Here's the thing: Vasilevskiy has been here before. Six times now he's been named a Vezina finalist, tying him with Martin Brodeur, Patrick Roy, and Dominik Hasek under the current format. That's company you don't want to be kept in unless you've earned it.

He went 39-15-4 this season with a 2.31 GAA and .912 save percentage in 58 games. The 39 wins led the NHL outright. Sixth time leading the league in wins across his career. No typo. From December 20 through February 25 he went 17-0-1 with a 1.90 GAA and .925 save percentage. Eighteen straight games earning points. That's not a heater. That's a Vladislav Tretiak impersonation.

The real kicker: the two-time defending champ isn't even in the conversation. Connor Hellebuyck won back-to-back in Winnipeg and got left off the ballot this time. The trophy is definitely leaving Manitoba. Vasilevskiy's the only guy in the field who's held this thing before.

Sorokin's Case Would Rewrite Vezina History

Sorokin posted a 2.68 GAA and .906 save percentage with 29 wins and led the entire NHL in shutouts with seven. He also led in high-danger saves (452) and high-danger save percentage (.864). The stats don't lie — his underlying numbers are as good as anyone's.

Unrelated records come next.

$ cat src/design/bbf_pkg.sv
// Purpose : Constants for the host-side controller of a 512K x 16 boot-block flash
// Assumes : clk_sys at 250 MHz; the flash sits on an asynchronous parallel bus
// Notes   : What this block does
package bbf_pkg;

  // ----------------------------------------------------------------
  // Widths and geometry
  // ----------------------------------------------------------------
  localparam int ADDR_W     = 19;   // 512K words
  localparam int DATA_W     = 16;
  localparam int NUM_BLOCKS = 23;

  // ----------------------------------------------------------------
  // Timing, in ns and derived clock cycles
  // ----------------------------------------------------------------
  localparam int CLK_NS          = 4;
  localparam int T_ACCESS_NS     = 100;  // Address to output valid
  localparam int T_SETUP_NS      = 20;   // Address/data before write strobe
  localparam int T_PULSE_NS      = 50;   // Write strobe low time
  localparam int T_HOLD_NS       = 10;   // Hold after strobe rises
  localparam int T_RESET_LOW_NS  = 100;  // Reset pin low time
  localparam int T_WAKE_NS       = 1000; // Reset to write wake time
  localparam int T_OUT_VALID_NS  = 600;  // Reset to output valid time
  localparam int ACC_CYC   = (T_ACCESS_NS + CLK_NS - 1) / CLK_NS;
  localparam int SETUP_CYC = (T_SETUP_NS + CLK_NS - 1) / CLK_NS;
  localparam int PULSE_CYC = (T_PULSE_NS + CLK_NS - 1) / CLK_NS;
  localparam int HOLD_CYC  = (T_HOLD_NS + CLK_NS - 1) / CLK_NS;
  localparam int RST_CYC   = (T_RESET_LOW_NS + CLK_NS - 1) / CLK_NS;
  localparam int WAKE_CYC  = (T_WAKE_NS + CLK_NS - 1) / CLK_NS;
  localparam int OUTV_CYC  = (T_OUT_VALID_NS + CLK_NS - 1) / CLK_NS;

  // ----------------------------------------------------------------
  // Software register indexes and fields
  // ----------------------------------------------------------------
  localparam logic [3:0] REG_CTRL  = 4'h0;  // Write: start operation
  localparam logic [3:0] REG_ADDR  = 4'h1;
  localparam logic [3:0] REG_DATA  = 4'h2;
  localparam logic [3:0] REG_STAT  = 4'h3;
  localparam logic [3:0] REG_RDATA = 4'h4;
  localparam int ST_BUSY    = 16;
  localparam int ST_SUSP    = 17;
  localparam int ST_SUSP_WR = 18;
  localparam int ST_REFUSED = 19;
  localparam int ST_LOCKOUT = 20;
  localparam int ST_PEND    = 21;

  // ----------------------------------------------------------------
  // Operation codes written to REG_CTRL
  // ----------------------------------------------------------------
  localparam logic [3:0] OP_READ    = 4'h0;
  localparam logic [3:0] OP_WRITE   = 4'h1;
  localparam logic [3:0] OP_BERASE  = 4'h2;
  localparam logic [3:0] OP_CERASE  = 4'h3;
  localparam logic [3:0] OP_SETLOCK = 4'h4;
  localparam logic [3:0] OP_SETPERM = 4'h5;
  localparam logic [3:0] OP_CLRLOCK = 4'h6;
  localparam logic [3:0] OP_SUSPEND = 4'h7;
  localparam logic [3:0] OP_RESUME  = 4'h8;
  localparam logic [3:0] OP_STATUS  = 4'h9;
  localparam logic [3:0] OP_RESET   = 4'hA;

  // ----------------------------------------------------------------
  // Device command words and status bit
  // ----------------------------------------------------------------
  localparam logic [15:0] DC_READ_ARRAY = 16'h00FF;
  localparam logic [15:0] DC_READ_STAT  = 16'h0070;
  localparam logic [15:0] DC_WRITE      = 16'h0040;
  localparam logic [15:0] DC_ERASE      = 16'h0020;
  localparam logic [15:0] DC_CHIP_ERASE = 16'h0030;
  localparam logic [15:0] DC_LOCK_SETUP = 16'h0060;
  localparam logic [15:0] DC_CONFIRM    = 16'h00D0;
  localparam logic [15:0] DC_SET_LOCK   = 16'h0001;
  localparam logic [15:0] DC_SET_PERM   = 16'h00F1;
  localparam logic [15:0] DC_SUSPEND    = 16'h00B0;
  localparam logic [15:0] DC_RESUME     = 16'h00D0;
  localparam int DEV_READY_BIT = 7;

endpackage

$ cat src/design/bbf_cyc_if.sv
// Purpose : Carries one bus-cycle request from sequencer to cycle engine
// Assumes : One cycle outstanding at a time
// Notes   : done is a one-cycle pulse, rdata valid with it
`timescale 1ns/10ps
interface bbf_cyc_if;
  logic        req;    // Level, held until done
  logic        wr;     // 1 write cycle, 0 read cycle
  logic [18:0] addr;
  logic [15:0] wdata;
  logic        done;   // Pulse, cycle finished
  logic [15:0] rdata;  // Sampled read word

  modport seq (output req, wr, addr, wdata, input done, rdata);
  modport eng (input req, wr, addr, wdata, output done, rdata);
endinterface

The problem? The Islanders missed the playoffs entirely. Sorokin's been carrying a team that couldn't score enough to matter, and his workload was brutal because of it. The last goalie to win the Vezina without making the postseason was Carey Price in 2014-15, and even Montreal qualified that year. A non-playoff goalie taking the trophy would be genuinely rare.

It gets stranger. If Sorokin wins, he'd be the first Islanders goalie to take the Vezina since Billy Smith in 1981-82. Smith's win came during New York's third straight Stanley Cup run. He won 32 games and backstopped a dynasty. Sorokin's situation couldn't be more different — he's trying to drag a .500 team into the picture through sheer goaltending will. The contrast almost writes itself.

Swayman's the Only One With Something to Play For

Last year Swayman posted a .892 save percentage and 3.11 GAA as the Bruins completely missed the playoffs. It was ugly. Boston brought him back, gave him a bigger workload, and he answered with 31 wins — a career high — and dragged the Bruins into the first wild card. His 38 starts with at least a .900 save percentage led the NHL. That's not a small thing.

He also won gold with Team USA at the 2025 IIHF World Championship between his rough season and this one. Sometimes you need a international reset. Swayman clearly did.

But Boston's one loss from going home. Buffalo's got them by the throat in this series. Swayman's the only finalist still active, and he's one bad night from watching the other two fight over the trophy from their couches. The Linus Ullmark era in Boston feels like a century ago — he was the last Bruins goalie to win the Vezina, back in 2022-23. Swayman's got a chance to end a different kind of drought.

What to Watch Tonight

Game 6 goes Wednesday at Buffalo. Swayman needs two wins to keep Boston's season alive and possibly shift the entire Vezina conversation. If Vasilevskiy takes the award, he'll join some of the all-time greats in that six-finalist club. If Sorokin wins, it might be the most unexpected Vezina winner in a generation.

The award itself doesn't get decided tonight — the finalists are named, the winner comes later. But if you're watching, keep an eye on Swayman. He's got the most to gain and the most to lose of anyone in that building.

The other two are watching from their couches. Swayman's not.